2 December, 2016
After we paid de money to da men, we were done with Customs and Immigration (until it was time to get our clearance to leave). We got the bikes down for some much needed exercise. We quickly found out that “improved road” didn’t mean paved. As we toodled out of the drive and onto the “road”, it became evident that we were in for a bumpy ride. The surface reminded me of those first photos sent back from the Mars rover. There wasn’t any loose gravel, just sharp, jagged rocks sticking up out of the surface. Everywhere that there was a slight incline, eroded ruts from 4”-8” deep scarred the crust. The benefit accrued from this condition was that there weren’t any quiet cars on the island, you could hear them rattling and bumping up behind you long before there was ever any danger. (Not that we saw many cars on this back road). Six miles out, near the end of Juba Point, we came upon a man-made basin surrounded by lots suitable for building. Two homes, built on the prominence between the basin and the sea, created an imposing presence. We guessed that they were over 20,000 square feet each.
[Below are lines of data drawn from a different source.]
### design.v
module img_driver(
    input       clk,
    input       rst_n,
    output      vs_o,
    output      hs_o,
    output      de_o
);
    parameter   H_SYNC          = 10'd96    ,
                H_BACK_PORCH    = 10'd48    ,
                H_VALID         = 10'd640   ,
                H_FRONT_PORCH   = 10'd16    ,
                H_TOTAL         = 10'd800   ;
    parameter   V_SYNC          = 10'd2     ,
                V_BACK_PORCH    = 10'd33    ,
                V_VALID         = 10'd480   ,
                V_FRONT_PORCH   = 10'd10    ,
                V_TOTAL         = 10'd525   ;
    reg     [9:0]       h_cnt;
    reg     [9:0]       v_cnt;
    always  @(posedge clk or negedge rst_n) begin
        if(!rst_n)
            h_cnt <= 'b0;
        else if (h_cnt == H_TOTAL-1)
            h_cnt <= 'b0;
        else
            h_cnt <= h_cnt + 1;
    end
    always  @(posedge clk or negedge rst_n) begin
        if(!rst_n)
            v_cnt <= 'b0;
        else if (h_cnt == H_TOTAL-1)
        begin
            if (v_cnt == V_TOTAL - 1)
                v_cnt <= 'b0;
            else
                v_cnt <= v_cnt + 1;
        end
    end
    assign hs_o = (h_cnt <= H_SYNC - 1) ? 1'b1 : 1'b0;
    assign vs_o = (v_cnt <= V_SYNC - 1) ? 1'b1 : 1'b0;
    assign de_o =  ((h_cnt >= H_SYNC + H_BACK_PORCH) &&
                    (h_cnt <  H_SYNC + H_BACK_PORCH + H_VALID) &&
                    (v_cnt >= V_SYNC + V_BACK_PORCH) &&
                    (v_cnt <  V_SYNC + V_BACK_PORCH + V_VALID)) ? 1'b1 : 1'b0;
endmodule
### run.sh
#!/bin/bash
# OpenROAD 26Q1-2900-gdf79404cd8, Yosys 0.63+post, stock flow scripts
make -C /OpenROAD-flow-scripts/flow DESIGN_CONFIG=/design/flow/config.mk WORK_HOME=/design/flow/orfs finish
### config.mk
export PLATFORM = sky130hd
export DESIGN_NAME = img_driver
export DESIGN_NICKNAME = img_driver
export VERILOG_FILES = /design/flow/design.v
export SDC_FILE = /design/flow/constraint.sdc
export NUM_CORES = 4
export LEC_CHECK = 1
export CORE_AREA = 10 10 85 85
export DIE_AREA = 0 0 95 95
### constraint.sdc
current_design img_driver

set clk_period 3.7
set clk_io_pct 0.2

create_clock -name clk0 -period $clk_period [get_ports {clk}]

set non_clock_inputs [all_inputs -no_clocks]
set_input_delay [expr $clk_period * $clk_io_pct] -clock clk0 $non_clock_inputs
set_output_delay [expr $clk_period * $clk_io_pct] -clock clk0 [all_outputs]
==> run summary <==
Notes on the flow run.

- By instance count after routing, the leading logic cell types are dfrtp_1 (20), nor2_1 (11), nand2_1 (9), nand3_1 (9).
- The leakage component of the power was reported as 0.540 nW.
- After clock tree synthesis, the repair step resized 0 gates.
- The final timing report gives a worst setup slack of between 0.7 and 0.8 ns.
- The average instance area after synthesis is ~9.6 um2, for reference.
- Once iteration 0 of detailed routing completed, the report listed between 40 and 50 DRC markers.
- The die span in x is around 95 um, for reference.
- The tree is rooted in a clkbuf_8.
- Timing would allow up to around 0.34 GHz.
- The tool warning count is 30, for reference.
- The filler cell count in the final layout is around 600, for reference.
- The cell-mix breakdown from Yosys lists the simple-gate area share as 0.269.
- Nets still carrying antenna violations after routing amount to 0.
- The max-slew check reports its worst relative slack as 0.632.
- The highest supply drop recorded on VDD is 0.130 mV.
- Counting the buffers created by CTS gives 3.
- The detailed-route vias per instance is between 4 and 5, for reference.
- The tightest hold path in the finished design has a slack of between 0.5 and 0.6 ns.
- The most area-hungry cell type in the Yosys netlist is dfrtp_1, for reference.
- In the final timing run, aggregate negative setup slack is 0 ns.
- The global-route wire length before repair is about 3700 um, for reference.
- The adder-cell share of the synthesized area is 0.0630, for reference.
- The post-CTS clock slew at the launch and capture registers of the worst setup and hold paths is ~0.070 ns, for reference.
- The number of global-route vias before repair is between 700 and 800, for reference.
- The data required time at the worst endpoint is just under 3 ns, for reference.
- Of the combinational cells, the family taking the most area is simple AND/OR/NAND/NOR gates.
- The final total power is around 0.36 mW, for reference.
- Once detailed placement completed, the half-perimeter wirelength came to between 1500 and 2000 um.
- The fraction of the yosys area taken by sequential cells is 0.420, for reference.
- The area share of the largest cell type after synthesis is 0.420, for reference.
- The initial antenna violation count was 0.
- The max-cap violation count is 0, for reference.
- The number of cells produced by synthesis is approximately 120, for reference.
- The critical path endpoint category is an output port, for reference.
- The first-pass iteration count of the detailed router is 4, for reference.
- STA puts the critical path data arrival time at 2.17 ns.
- The count of inserted antenna diode cells is 0, for reference.
- Looking at the clock tree report, the H-tree level count equals 1.
- Per the synth log, the flip-flop and latch total comes to 20.
- The worst path needs a little under 3 ns of the cycle, external delays included.
- Max fanout on the critical path was recorded as 5.
- TritonCTS built the clock tree.
- The flow ran to the end, and the final reports show no timing, DRC or antenna violations.
- The global route total overflow is 0, for reference.
- The yosys stat chip area is about 0.0012 mm2, for reference.
- For this block, the via count after detailed routing is between 800 and 900.
- The CTS sink count is 20, for reference.
- Once the clock tree was built, the setup fixing pass inserted 0 buffers.
- The transition at the pin with the smallest max-transition slack is about 0.55 ns, for reference.
- The most common library cell in the layout ignoring fill and taps is dfrtp_1, for reference.
- In the Yosys stats the netlist draws on 38 distinct library cells.
- The quantity of hold-fixing buffers added after cts is 0, for reference.
- The count of cells along the worst hold path is 1, for reference.
- For this design, Yosys synthesis ends with a cell count of roughly 120.
- The count of endpoints failing setup in the final report is 0, for reference.
- The final timing summary puts the cycle share of the worst path at 0.787.
- The chip height is ~95 um, for reference.
- After detailed routing, the number of remaining DRC violations is 0.
- For reference, the final report shows the hold violation count at 0.
- In this run the cell area of the synthesized design comes to around 0.0012 mm2.
- The floorplan die area is ~0.009 mm2, for reference.
- The path depth of the worst reg2reg path is 5, for reference.
- The synthesis-to-layout area growth is 9.34%, for reference.
- The total count of max-transition violations in the final report is 0, for reference.
- Per the detail_route report, routed wire per instance is approximately 11 um.
- Checking hold timing, the worst path is listed with class reg2reg.
- The portion of synthesized area spent on multiplexers is 0.
- The routed design has 2150 um of wire.
- The placer's final routability congestion estimate is 0.829, for reference.
- Of the cells placed in the final design, the portion with a size suffix greater than 1 is 0.0569.
- In this run the count of I/O pins placed on the die edge is 5.
- The clock latency reported for the late side of the worst-skew pair is approximately 0.25 ns, for reference.
- The standard cell core area is approximately 0.0055 mm2, for reference.
- Dividing total power by cell area gives a power density of about 280 mW/mm2.
- The critical path in this run is classified as reg2out.
- Setup repair after global routing left no endpoint under its margin.
- Of the total synthesized cell area, the portion taken by XOR and XNOR cells is 0.0808.
- By area the synthesized netlist is led by dfrtp_1 (42%), ha_1 (6.3%), xor2_1 (5.1%).
- The number of buffers inserted by port buffering is 4, for reference.
- The worst slack after detailed placement is ~1.1 ns, for reference.
- After floorplanning, the core was divided into 27 placement rows.
- Per the synthesis report, the AND-OR/OR-AND share of the synthesized area is 0.0955.
- The total of warnings raised by yosys is 1, for reference.
- Overall routing resource usage recorded by global route was 0.0498.
- The effective utilization at floorplan is 0.218, for reference.
- The largest buffer count on any clock path is 2, for reference.
- The final setup skew is 0.00495 ns, for reference.
- The worst setup path is launched from a register.
- The pin count of the biggest net entering global routing is 21, for reference.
One was rumored (and confirmed) to belong to Prince. Impressive. We doubled back past the marina, and headed north to explore Turtle Bay, a marina on the north side of the island. Crossing Leeward Highway, the paved four-lane which runs east-west down the length of the island was a real trip. The locals make up for the speed that they CAN’T drive on the improved roads when they’re rocketing down the Leeward. It took us 10 minutes to get across the roundabout, which was nothing more than slightly controlled mayhem. Suz and I quickly determined that our bike riding would be limited to back roads. Over the spine of the island, we worked our way down the windward side to Turtle Bay, riding through platted, but as yet unbuilt developments. There, we scoped out the marina and grabbed an iced tea and some Tuna carpaccio rolls at “Mango” restaurant. (Their dinner menu looked great). We rode the beach road up and down past some beautiful homes, and used the beach access to check out the shore. It was really windy with a lot of surf, but with many coral heads scattered along a sandy bottom, it looked like a good place to snorkel from the beach in calmer weather. With the sun dipping low, we pedaled on back to Southside, where our odometer revealed that we had covered over 15 miles, most on bumpy, rutted roads. Our butts felt it.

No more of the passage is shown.